The diurnal cycle of convection and cloud cover is a significant mode of the climate system variability, linked to the daily cycle of solar heating. The representation of the diurnal cycle of convection by models need an accurate behaviour of different parameterizations such as convection and cloud parameterization [3,4,5]. Prediction of weather has a direct impact on society, particularly in Africa where agriculture, water resources, and health (e.g., prevalence of malaria, meningetis) depend highly on rainfall, particularly in Sahel where during dry season there is scarce water resources and humans compete with livestock for water. The realistic representation of convection is very interesting for flood assessment. It is important that model captures the diurnal cycle of convection, which affects rainfall through evapotranspiration and the simulation of surface temperature.

Our understanding of the diurnal cycle of convective activities is currently limited by the capacity to observe or to simulate it in numerical climate models and in numerical weather prediction models [6]. The regional variability of convection, if correctly represented, can improve the forecasting of African monsoon circulation through meteorological numerical models. Focus on the analysis on convective and deep convective activities is more interesting in view of a better modeling of such events potentially dangerous for agriculture, health and flash floods. Past studies have clearly indicated a land–sea contrast in the diurnal cycle of tropical convection, with high amplitudes over land and relatively weak amplitudes over oceans [7]. Dissimilarities also appear in their phases, the cycle reaching its maximum earlier over land masses than over the ocean [8]. The diurnal cycle of convection also exhibits a wide range of regional behaviours as a consequence of differences in local surface characteristics and conditions. Thermal conditions on ocean surface, land–sea breeze circulation, mountain valley wind and coastal curvatures are additional factors modulating it [9].

Since infrared radiometers are sensitive to cloud cover specially to cold top of deep convective clouds, they are well adapted to study diurnal cycles of convection. Instrument carrying satellites provide global observations with the high spatial and temporal resolutions needed for the improved characterization of convective cells and their development. Many past investigations of convective activities used the International Satellite Cloud Climatology Project (ISCCP) reduced radiance datasets with spatial resolution ranging from 30 km to 280 km and repeat times of 3 hours. Both daily and seasonal cycles of the frequency of cold top clouds for various brightness temperature thresholds were analysed [7,10,11,12], using ISCCP images rescaled to 2.5° × 2.5° boxes which undermine local details.

Because convection has a large spatial variance, quite dissimilar values may coexist within a grid point, making the average an unrepresentative statistic. Consequently, these crude datasets are not representative of the Africa, in particular over the Western part of the Central Africa. Over Tropical Africa, deep convective clouds have a spatial and temporal scales ranging from the individual cumulus to the mesoscale [1,10,13,14]. Although the largest and most easily recognizable clouds on satellite images are the Mesoscale Convective Systems (MCS), which are responsible for most tropical precipitation, significant rainfall occurs from systems not having MCS size or intensity [12]. Therefore studies of smaller scale cloud structures are also important [15]. Given the existing tendency for drought and desertification in vulnerable regions such as the Central Africa, the study of features governing convection is essential in order to have a better understanding of the rainfall variability.
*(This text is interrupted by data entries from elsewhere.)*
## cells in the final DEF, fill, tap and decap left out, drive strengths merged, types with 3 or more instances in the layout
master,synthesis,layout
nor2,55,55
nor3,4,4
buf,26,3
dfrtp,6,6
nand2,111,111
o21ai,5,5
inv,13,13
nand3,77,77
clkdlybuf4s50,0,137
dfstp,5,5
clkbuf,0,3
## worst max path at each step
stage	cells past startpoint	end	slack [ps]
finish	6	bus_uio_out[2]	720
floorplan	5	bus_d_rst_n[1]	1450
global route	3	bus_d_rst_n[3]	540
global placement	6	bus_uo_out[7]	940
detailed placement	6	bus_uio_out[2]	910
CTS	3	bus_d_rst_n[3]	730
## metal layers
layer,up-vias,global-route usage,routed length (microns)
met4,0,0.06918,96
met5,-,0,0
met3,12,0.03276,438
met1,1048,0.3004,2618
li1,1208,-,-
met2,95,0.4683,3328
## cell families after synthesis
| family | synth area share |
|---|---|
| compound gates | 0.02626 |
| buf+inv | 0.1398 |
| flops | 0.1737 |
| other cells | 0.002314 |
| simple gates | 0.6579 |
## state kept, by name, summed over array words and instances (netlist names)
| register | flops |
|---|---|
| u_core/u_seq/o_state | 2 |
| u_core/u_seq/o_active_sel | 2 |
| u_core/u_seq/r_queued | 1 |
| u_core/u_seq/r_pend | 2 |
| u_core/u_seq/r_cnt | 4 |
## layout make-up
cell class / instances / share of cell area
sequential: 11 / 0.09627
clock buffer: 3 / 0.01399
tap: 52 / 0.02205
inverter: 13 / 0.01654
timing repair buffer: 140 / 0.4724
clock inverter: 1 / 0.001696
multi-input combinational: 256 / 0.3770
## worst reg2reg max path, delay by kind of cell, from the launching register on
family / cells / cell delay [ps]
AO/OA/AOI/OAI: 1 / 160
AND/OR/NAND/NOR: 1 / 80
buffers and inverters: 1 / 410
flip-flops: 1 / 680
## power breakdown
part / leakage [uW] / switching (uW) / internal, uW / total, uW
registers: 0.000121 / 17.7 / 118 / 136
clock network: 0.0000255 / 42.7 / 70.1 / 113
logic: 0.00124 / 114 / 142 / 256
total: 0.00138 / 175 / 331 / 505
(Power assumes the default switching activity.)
`config.mk`:
```
export PLATFORM = sky130hd
export DESIGN_NAME = inst_loader
export DESIGN_NICKNAME = d
export VERILOG_FILES = /design/src/rtl/inst_loader.sv
export SDC_FILE = /design/constraint.sdc
export NUM_CORES = 1
export LEC_CHECK = 0
export ABC_AREA = 0
export BUFFER_PORTS_ARGS = -buffer_cell sky130_fd_sc_hd__buf_2
export CORE_MARGIN = 2
export CORE_UTILIZATION = 40
export CTS_CLUSTER_DIAMETER = 200
export DETAILED_ROUTE_END_ITERATION = 16
export PLACE_DENSITY = 0.6
export SLEW_MARGIN = 10
export SYNTH_ARGS = -nofsm -noshare
export SYNTH_HDL_FRONTEND = slang
export SYNTH_SLANG_ARGS = --single-unit
```
`constraint.sdc`:
```
create_clock -name clk -period 2 [get_ports clk]
set_clock_uncertainty 0.2 [all_clocks]
set_input_delay 0.2 -clock clk [delete_from_list [all_inputs] [get_ports clk]]
set_output_delay 0.2 -clock clk [all_outputs]
set_load 0.01 [all_outputs]
```
`src/rtl/inst_loader.sv`:
```
// Boot loader for the mips_pipeline instruction memory: takes a framed byte stream,
// writes big-endian words from address 0, verifies an XOR checksum and gates cpu_rst.
//
// state   | meaning
// HDR_HI  | waiting for word-count high byte
// HDR_LO  | waiting for word-count low byte, range-check count
// DATA    | assembling 4-byte words, one write per completed word
// CKSUM   | waiting for checksum byte, compare to running XOR
// DONE    | load good, pipeline released, stream ignored
// ERR     | load aborted, pipeline held in reset, stream ignored
module inst_loader #(
   parameter int ADDR_W    = 10,
   parameter int MEM_DEPTH = 1024
) (
   input  logic              clk,
   input  logic              rst,
   input  logic [7:0]        byte_in,
   input  logic              byte_valid,
   output logic              byte_ready,
   input  logic              reload,
   output logic [ADDR_W-1:0] mem_address,
   output logic [31:0]       mem_data,
   output logic              mem_wren,
   output logic              cpu_rst,
   output logic              done,
   output logic              error
);

   typedef enum logic [2:0] {
      S_HDR_HI,
      S_HDR_LO,
      S_DATA,
      S_CKSUM,
      S_DONE,
      S_ERR
   } state_t;

   localparam logic [16:0] DEPTH_L = 17'(MEM_DEPTH);

   state_t            state_q, state_d;
   logic [15:0]       count_q, count_d;
   logic [1:0]        bcnt_q, bcnt_d;
   logic [ADDR_W:0]   wcnt_q, wcnt_d;
   logic [7:0]        xor_q, xor_d;
   logic [23:0]       asm_q, asm_d;
   logic              wren_q, wren_d;
   logic [ADDR_W-1:0] addr_q, addr_d;
   logic [31:0]       data_q, data_d;

   logic [ADDR_W:0]   wcnt_inc;
   logic [15:0]       count_full;

   // word counter is one bit wider than the address so it can reach MEM_DEPTH
   assign wcnt_inc   = wcnt_q + 1'b1;
   assign count_full = {count_q[15:8], byte_in};

   always_comb begin
      state_d    = state_q;
      count_d    = count_q;
      bcnt_d     = bcnt_q;
      wcnt_d     = wcnt_q;
      xor_d      = xor_q;
      asm_d      = asm_q;
      wren_d     = 1'b0;
      addr_d     = addr_q;
      data_d     = data_q;
      byte_ready = 1'b0;
      case (state_q)
         S_HDR_HI: begin
            byte_ready = 1'b1;
            if (byte_valid) begin
               count_d[15:8] = byte_in;
               xor_d         = xor_q ^ byte_in;
               state_d       = S_HDR_LO;
            end
         end
         S_HDR_LO: begin
            byte_ready = 1'b1;
            if (byte_valid) begin
               count_d[7:0] = byte_in;
               xor_d        = xor_q ^ byte_in;
               if ({1'b0, count_full} > DEPTH_L)
                  state_d = S_ERR;
               else if (count_full == 16'd0)
                  state_d = S_CKSUM;
               else
                  state_d = S_DATA;
            end
         end
         S_DATA: begin
            byte_ready = 1'b1;
            if (byte_valid) begin
               xor_d  = xor_q ^ byte_in;
               bcnt_d = bcnt_q + 2'd1;
               asm_d  = {asm_q[15:0], byte_in};
               if (bcnt_q == 2'd3) begin
                  wren_d = 1'b1;
                  data_d = {asm_q, byte_in};
                  addr_d = wcnt_q[ADDR_W-1:0];
                  wcnt_d = wcnt_inc;
                  // last word: the write lands while already in CKSUM
                  if (16'(wcnt_inc) == count_q)
                     state_d = S_CKSUM;
               end
            end
         end
         S_CKSUM: begin
            byte_ready = 1'b1;
            if (byte_valid)
               state_d = (byte_in == xor_q) ? S_DONE : S_ERR;
         end
         S_DONE, S_ERR: begin
            if (reload) begin
               state_d = S_HDR_HI;
               count_d = '0;
               bcnt_d  = '0;
               wcnt_d  = '0;
               xor_d   = '0;
               asm_d   = '0;
            end
         end
         default: state_d = S_HDR_HI;
      endcase
   end

   always_ff @(posedge clk) begin
      if (rst) begin
         state_q <= S_HDR_HI;
         count_q <= '0;
         bcnt_q  <= '0;
         wcnt_q  <= '0;
         xor_q   <= '0;
         asm_q   <= '0;
         wren_q  <= 1'b0;
         addr_q  <= '0;
         data_q  <= '0;
      end else begin
         state_q <= state_d;
         count_q <= count_d;
         bcnt_q  <= bcnt_d;
         wcnt_q  <= wcnt_d;
         xor_q   <= xor_d;
         asm_q   <= asm_d;
         wren_q  <= wren_d;
         addr_q  <= addr_d;
         data_q  <= data_d;
      end
   end

   assign mem_wren    = wren_q;
   assign mem_address = addr_q;
   assign mem_data    = data_q;
   assign done        = (state_q == S_DONE);
   assign error       = (state_q == S_ERR);
   assign cpu_rst     = (state_q != S_DONE);

endmodule

```
==> results.cfg <==
[floorplanning]
ios = 59
coreArea_sq_um = 11300
num_rows = 39
die_width_microns = 111
dieArea_sq_um = 12300
fp.dieH_microns = 111
initial_utilization_pct = 40.5

[critical_path]
endpoint = state_q[0]
crit_start = count_q[15]
worst_r2r_path_depth = 6
arrival_ns = 2.04
ff2ff_setup_slack_ns = 0.01
critical_path.max_fanout = 2
worst-setup-path-type = flip-flop to flip-flop
end_kind = flip-flop
slowest_delay_ns = 0.55
path_cells = or4_4 -> a2111oi_4 -> nand4_1 -> nor4_2 -> nand4b_1 -> a311oi_1
slowest_stage = or4_4
critPathLaunchType = flip-flop
reg2reg_to = state_q[0]
reg2reg_from = count_q[15]
worstPathRequired_ns = 2.06

[clock_tree]
cts_buffers = 9
htreeDepth = 3
cts_buffer_depth = 2
clockRootBuffer = clkbuf_16
post_cts_buffers = 0
worst_skew_pair.late_latency_ns = 0.34
cts_tree = built
cts.clk_slew.worst_paths_ns = 0.07
cts_sinks = 107

[synthesis]
synth_nets = 583
ys_seq_area_share_pct = 46.9
synthFlopType = dfxtp_1
synth.avg_cell_area_sq_um = 8.03
yosys_register_bits = 107
synth_area_sq_um = 4570
synth-edff-count = 0
ys_warn_count = 0
async_flop_share_pct = 0
synth.distinct_cells = 46
syn_inst = 569

[global_route]
grt_pass1_wl_microns = 19300
grt_pass1_vias = 4029
grt_max_degree = 39
antenna_found_initial = 0
grt_overflow = 0
grt_util_all_layers_pct = 19.1

[power_and_ir_drop]
ir_drop_mv = 0.515
p_leak_nw = 2.08
p_per_area_nw_per_um2 = 787

[sta]
hold_viol_final = 0
fin_crit_sh_pct = 99.3
min_period_ns = 1.99
worstMarginPinSlew_ns = 0.517
relSlewSlack_pct = 65.5
setup_viol = 0
worst_hold_slack_ns = 0.0186
rsz0062_at_grt = true
drv_slew = 0
worst_slack_ns = 0.0147
fmax_mhz = 504

[hold_path]
hold_start = byte_in[1]
min_path_type = input port to flip-flop

[routing]
wl_per_cell_microns = 15.0
vias = 4232
drc = 0
dr.pass1.iters = 4
drt-total-wl_microns = 11600
ant_nets = 0
drt_iter0_markers = 206
via_per_inst = 5.45

[placement]
gp_congestion = 0.917
dp_slack_ns = -0.0692
hpwl_microns = 8080
dp.cells = 757
placed_cell_area_sq_um = 5170
port_buffers = 58

[finish]
areaGrowthSynthToFinish_pct = 20.8
fill_cells = 1071
fin_area_sq_um = 5520
diodes = 0
final_cell_mix = dfxtp_1 (105), nand2_1 (101), a21oi_1 (77)
fin_cells = 776
final_common_cell = dfxtp_1
layout-drive-gt1-share_pct = 20.1
layout.nets = 642

[status]
status = completed

[job]
max_cap_violations = 0
power breakdown:
part | internal, mW | switching (mW) | leakage (nW)
logic | 0.159 | 0.238 | 1.06
registers | 2.17 | 0.0429 | 0.866
clock network | 0.931 | 0.803 | 0.146
total | 3.26 | 1.08 | 2.08
synth_stat cells, types with 2 or more instances:
cell | number | area share, %
nor2b_1 | 6 | 0.82
inv_1 | 4 | 0.33
or4_1 | 2 | 0.33
o21ai_0 | 21 | 2.3
nand2_1 | 101 | 8.3
a31oi_1 | 2 | 0.27
xor2_1 | 6 | 1.1
a211oi_1 | 2 | 0.33
a22oi_1 | 9 | 1.5
nand4_1 | 4 | 0.55
ha_1 | 2 | 0.55
and2_1 | 2 | 0.27
nor2_1 | 66 | 5.4
a21oi_1 | 77 | 8.4
or3_1 | 4 | 0.55
clkbuf_1 | 37 | 3.0
xnor2_1 | 14 | 2.7
nand3b_1 | 11 | 1.8
nand3_1 | 18 | 2.0
nor3_1 | 5 | 0.55
dfxtp_1 | 107 | 47
a32oi_1 | 25 | 4.8
buf_2 | 14 | 1.5
nor4_1 | 5 | 0.68
and3_1 | 4 | 0.55
worst max-delay path: cells and delay by family (launching register included):
family          cells  cell delay (ns)
compound gates      2             0.41
flops               1             0.32
simple gates        4             0.98
final cells by class:
class                           count  area, sq um  area share [%]
Tap cell                          143          179            3.24
Inverter                            4         15.0           0.272
Multi-Input combinational cell    406         2230            40.4
Sequential cell                   107         2140            38.8
Timing Repair Buffer              100          653            11.8
Clock buffer                       11          253            4.58
Clock inverter                      5         43.8           0.793
flip-flops by register name, indices dropped and copies added (netlist names):
register,count
bcnt_q,2
state_q,3
count_q,16
wcnt_q,11
mem_data,32
mem_wren,1
mem_address,10
xor_q,8
asm_q,24
through the flow:
step                      setup TNS, ns  total power, mW  utilization, %
after floorplan                       0             2.52               -
after global placement          -0.0270             2.64            45.9
after detailed placement        -0.0692             2.65            45.9
after CTS                       -0.0175             4.39            48.9
after global routing             -0.106             4.52            49.0
final                                 0             4.35            49.0
cells by family after synthesis:
kind of cell | count (synthesis) | synth area share (%)
simple gates | 235 | 23.1
compound gates | 148 | 20.4
flops | 107 | 46.9
buf+inv | 56 | 5.01
xor+xnor | 20 | 3.83
fa+ha+maj | 2 | 0.547
mux | 1 | 0.246
metal layers:
metal  vias up  GRT usage [%]  routed length, microns
met1      2022           23.5                    5120
met5         -              0                       0
met4         0           6.67                     114
li1       2095              -                       -
met2       103           32.5                    5880
met3        12           4.76                     526
worst min-delay path by stage:
stage	endpoint	slack [ns]	cells after the start
final	mem_data[1]	0.02	3
after detailed placement	mem_data[30]	0.24	2
after global routing	mem_data[2]	0.02	3
after CTS	mem_data[1]	0.0005	3
after floorplan	state_q[2]	0.20	3
after global placement	mem_address[6]	0.24	2
timing repair:
action,4_1_cts,5_1_grt
gates resized for setup,2,2
pin swaps,3,2
endpoints found under the hold margin,2,1
hold buffers,2,1
setup endpoints to repair,1,15
Note: power is estimated with default switching activity, not from simulation.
Past studies have considerably improved our understanding of the convective activities over tropical areas [3,9,16,17], but few of them have dealt with the diurnal cycle of convection and its variability over the Central Africa region. In comparison to other regions, the local space-time patterns of the convection are less documented in the Central African. Fortunately, the studies described above have provided a wealth of information, which aids our effort to give a detailed picture of diurnally varying phenomena over Central Africa. A detailed study is needed to better understand the spatial, annual and interannual variations of the diurnal cycle of cloudiness in view of the complex topography and coastline configuration and the diverse climatic zones ranging from wet equatorial to dry Sudano–Sahelian found there. This insight will lead to better understanding of the physical processes and mechanisms that determine the precipitation of the region. By finding these features for each regions, it is expected to be able to calculate statistically how much rain is due to different types of convection. The variation of these statistics can be examined in relation to topographic, latitude and synoptic factors. The present work will analyse different cloud types extracted from infrared radiances measured by the instruments on board Meteosat satellite. The objective of this paper is to quantify and refine the hypotheses regarding the roles that the terrain and the land cover play in modulating the convection in the Central Africa region. To determine physically how the topography and land surface conditions together affect the moist flow and control the formation of convection, regional study is conducted hoping that a comprehensive analysis of a type will promote a better understanding of precipitation patterns.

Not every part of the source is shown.